Set up Spark Streaming with Kafka and Delta Lake for real-time analytics

Advanced 45 min Jun 04, 2026 156 views
Ubuntu 24.04 Debian 12 AlmaLinux 9 Rocky Linux 9

Configure Apache Spark 3.5 with Kafka integration and Delta Lake support for building production-grade real-time analytics pipelines with ACID transactions and streaming capabilities.

Prerequisites

  • Root or sudo access
  • Minimum 8GB RAM
  • At least 4 CPU cores
  • 20GB free disk space
  • Java 11 or higher

What this solves

Real-time analytics requires processing streaming data as it arrives while maintaining data consistency and reliability. Apache Spark Streaming with Kafka and Delta Lake provides a complete solution for ingesting, processing, and storing streaming data with ACID transactions, schema evolution, and time travel capabilities.

This tutorial sets up a production-ready streaming analytics pipeline that can handle high-throughput data ingestion, real-time processing, and reliable storage with automatic checkpoint recovery and exactly-once processing semantics.

Step-by-step installation

Update system packages

Start by updating your package manager and installing essential build tools for compiling Spark dependencies.

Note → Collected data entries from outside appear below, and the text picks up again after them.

== run A ==
Design dma_ahb_simple, start of the top module:
module dma_ahb_simple
(
       input   wire          HRESETn
     , input   wire          HCLK
     , input   wire          S_HSEL
     , input   wire  [31:0]  S_HADDR
     , input   wire  [ 1:0]  S_HTRANS
     , input   wire          S_HWRITE
     , input   wire  [ 2:0]  S_HSIZE
     , input   wire  [ 2:0]  S_HBURST
     , input   wire  [31:0]  S_HWDATA
     , output  wire  [31:0]  S_HRDATA
     , output  wire  [ 1:0]  S_HRESP
     , input   wire          S_HREADYin
     , output  wire          S_HREADYout
     , output  wire          IRQ
     , output  wire          M_HBUSREQ
     , input   wire          M_HGRANT
     , output  wire  [31:0]  M_HADDR
     , output  wire  [ 1:0]  M_HTRANS
     , output  wire          M_HWRITE
     , output  wire  [ 2:0]  M_HSIZE
     , output  wire  [ 2:0]  M_HBURST
     , output  wire  [ 3:0]  M_HPROT
     , output  wire  [31:0]  M_HWDATA
     , input   wire  [31:0]  M_HRDATA
     , input   wire  [ 1:0]  M_HRESP
     , input   wire          M_HREADY
);
Size in the first run: roughly 5,400 cells after synthesis, roughly 1,000 flip-flops, about 230 I/O pins.
Settings: LEC_CHECK=0, ABC_AREA=1, CAP_MARGIN=20, CELL_PAD_IN_SITES_DETAIL_PLACEMENT=2, CELL_PAD_IN_SITES_GLOBAL_PLACEMENT=2, CORE_ASPECT_RATIO=0.97, CORE_MARGIN=2, CORE_UTILIZATION=40, CTS_CLUSTER_DIAMETER=366, GPL_ROUTABILITY_DRIVEN=1, MAX_ROUTING_LAYER=met4, MIN_ROUTING_LAYER=met2, SLEW_MARGIN=20; clock period 4.5 ns.
run.sh (not shown) runs the stock make flow with config.mk's settings and CLKGATE_MAP_FILE=.
Run A went all the way through the flow, and no timing, DRC or antenna check failed.
Modified inputs, run B compared to run A
==> flow/config.mk <==
export PLATFORM = sky130hd
export DESIGN_NAME = dma_ahb_simple
export DESIGN_NICKNAME = dma_ahb_simple
export VERILOG_FILES = /design/flow/design.v
export SDC_FILE = /design/flow/constraint.sdc
export NUM_CORES = 4
export LEC_CHECK = 0
export ABC_AREA = 1
export CAP_MARGIN = 20
export CORE_MARGIN = 2
export CORE_UTILIZATION = 71
export PLACE_DENSITY = 0.76
export SLEW_MARGIN = 20
==> flow/constraint.sdc <==
create_clock -name core_clock -period 3.12 [get_ports {HCLK}]
set_input_delay 0.6240 -clock core_clock [delete_from_list [all_inputs] [get_ports {HCLK}]]
set_output_delay 0.6240 -clock core_clock [all_outputs]
set_load 0.01 [all_outputs]
Results
Looking at power consumed by combinational cells, run B sits about 30% above run A.
Run A → run B: starting utilization of the core area went up 32 points, worst path arrival time now smaller.
Compared with run A, in run B total via count after detailed routing saw a decrease; cell area reported after detailed placement saw a decrease; cell area saw a decrease.
Input-level comparison between run C and run B:
--- a/flow/config.mk
+++ b/flow/config.mk
@@ -7,7 +7,5 @@
 export LEC_CHECK = 0
-export ABC_AREA = 1
 export CAP_MARGIN = 20
 export CORE_MARGIN = 2
-export CORE_UTILIZATION = 71
-export PLACE_DENSITY = 0.76
+export CORE_UTILIZATION = 40
 export SLEW_MARGIN = 20
==> flow/constraint.sdc <==
create_clock -name core_clock -period 2.48 [get_ports {HCLK}]
set_input_delay 0.4960 -clock core_clock [delete_from_list [all_inputs] [get_ports {HCLK}]]
set_output_delay 0.4960 -clock core_clock [all_outputs]
set_load 0.01 [all_outputs]
[summary]
- Worst setup slack: run C worse than run B
- Diff run B -> run C | number of multi-input combinational cells in the layout | decrease of about 44%
- The flow for run C finished, though final verification flagged setup timing.
- [compare] base=run B new=run C: achievable frequency shows an increase of 5.0%; final number of setup-violating endpoints shows an increase of 21; number of detailed-routing iterations run before antenna repair shows a reduction of 1.
- reg2reg as the path class of the lowest-slack min-delay path was reported by run B, and in2async by run C.
- The wire length number comes out lower for run C vs run B.
- Run C: area of all placed cells without fillers about 1.7% above run B
Input changes introduced in run D (baseline for comparison: run C):
==> flow/constraint.sdc <==
create_clock -name core_clock -period 4.5 [get_ports {HCLK}]
set_input_delay 0.9000 -clock core_clock [delete_from_list [all_inputs] [get_ports {HCLK}]]
set_output_delay 0.9000 -clock core_clock [all_outputs]
set_load 0.01 [all_outputs]
Results
In summary, run D completed successfully, with a layout that passed the timing, design-rule and antenna checks.
Run C → run D: worst setup slack after layout has increased; count of cell instances traversed by the critical path has decreased.
[compare] base=run C new=run D: power fell by 0.015 W, post-detailed-routing wire length dropped 8700 µm, area of all placed cells without fillers now smaller, fmax shows a reduction of 22%.
Run D vs run C, highest-delay cell along the critical path: sky130_fd_sc_hd__or4b_2 vs sky130_fd_sc_hd__or4b_4
No activity file was given, so power comes from the tool's default toggle rates.
// Lorenz3D
module Lorenz3D(
    clk,
    rst,
    seed_x,
    seed_y,
    seed_z,
    pinX,
    pinY,
    pinZ,
	serial_data,
    x,
    y,
    z
    );
==> flow/config.mk <==
export PLATFORM = sky130hd
export DESIGN_NAME = Lorenz3D
export DESIGN_NICKNAME = Lorenz3D
export VERILOG_FILES = /design/flow/design.v
export SDC_FILE = /design/flow/constraint.sdc
export NUM_CORES = 4
export LEC_CHECK = 0
export CAP_MARGIN = 20
export CELL_PAD_IN_SITES_GLOBAL_PLACEMENT = 1
export CORE_MARGIN = 2
export CORE_UTILIZATION = 54
export GPL_TIMING_DRIVEN = 1
export PLACE_DENSITY = 0.82
export SETUP_SLACK_MARGIN = 0.64
export SLEW_MARGIN = 20
export TNS_END_PERCENT = 20
==> flow/constraint.sdc <==
create_clock -name core_clock -period 24.0 [get_ports {clk}]
set_input_delay 4.8000 -clock core_clock [delete_from_list [all_inputs] [get_ports {clk}]]
set_output_delay 4.8000 -clock core_clock [all_outputs]
set_load 0.01 [all_outputs]
run.sh (not shown) runs the stock make flow with config.mk's settings and CLKGATE_MAP_FILE=.
Rerun with:
- CORE_UTILIZATION: 54 -> 64
- PLACE_DENSITY: 0.82 -> unset
- PLACE_DENSITY_LB_ADDON: unset -> 0.06
- SETUP_SLACK_MARGIN: 0.64 -> 3.31
- clock period: 24.0 -> 11.5 ns (I/O delays scaled with it)
Result: The new run reached the layout checks and failed them: setup timing. Wire length increases by 3.0%. Clock skew increases by 0.015 ns. Core utilization increases by 16 points. Synthesized cell count stays the same. Setup slack loses 10 ns. Global-route usage increases by 7.2 points. Design area increases by 6.9%. Synthesized area does not change. Clock-buffer cell count decreases by 6. Die area decreases by 15%.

sudo apt update && sudo apt upgrade -y
sudo apt install -y wget curl gnupg2 software-properties-common ca-certificates lsb-release
sudo dnf update -y
sudo dnf install -y wget curl gnupg2 ca-certificates which

Install Java Development Kit

Apache Spark requires Java 8 or higher. Install OpenJDK 11 for optimal compatibility with Spark 3.5.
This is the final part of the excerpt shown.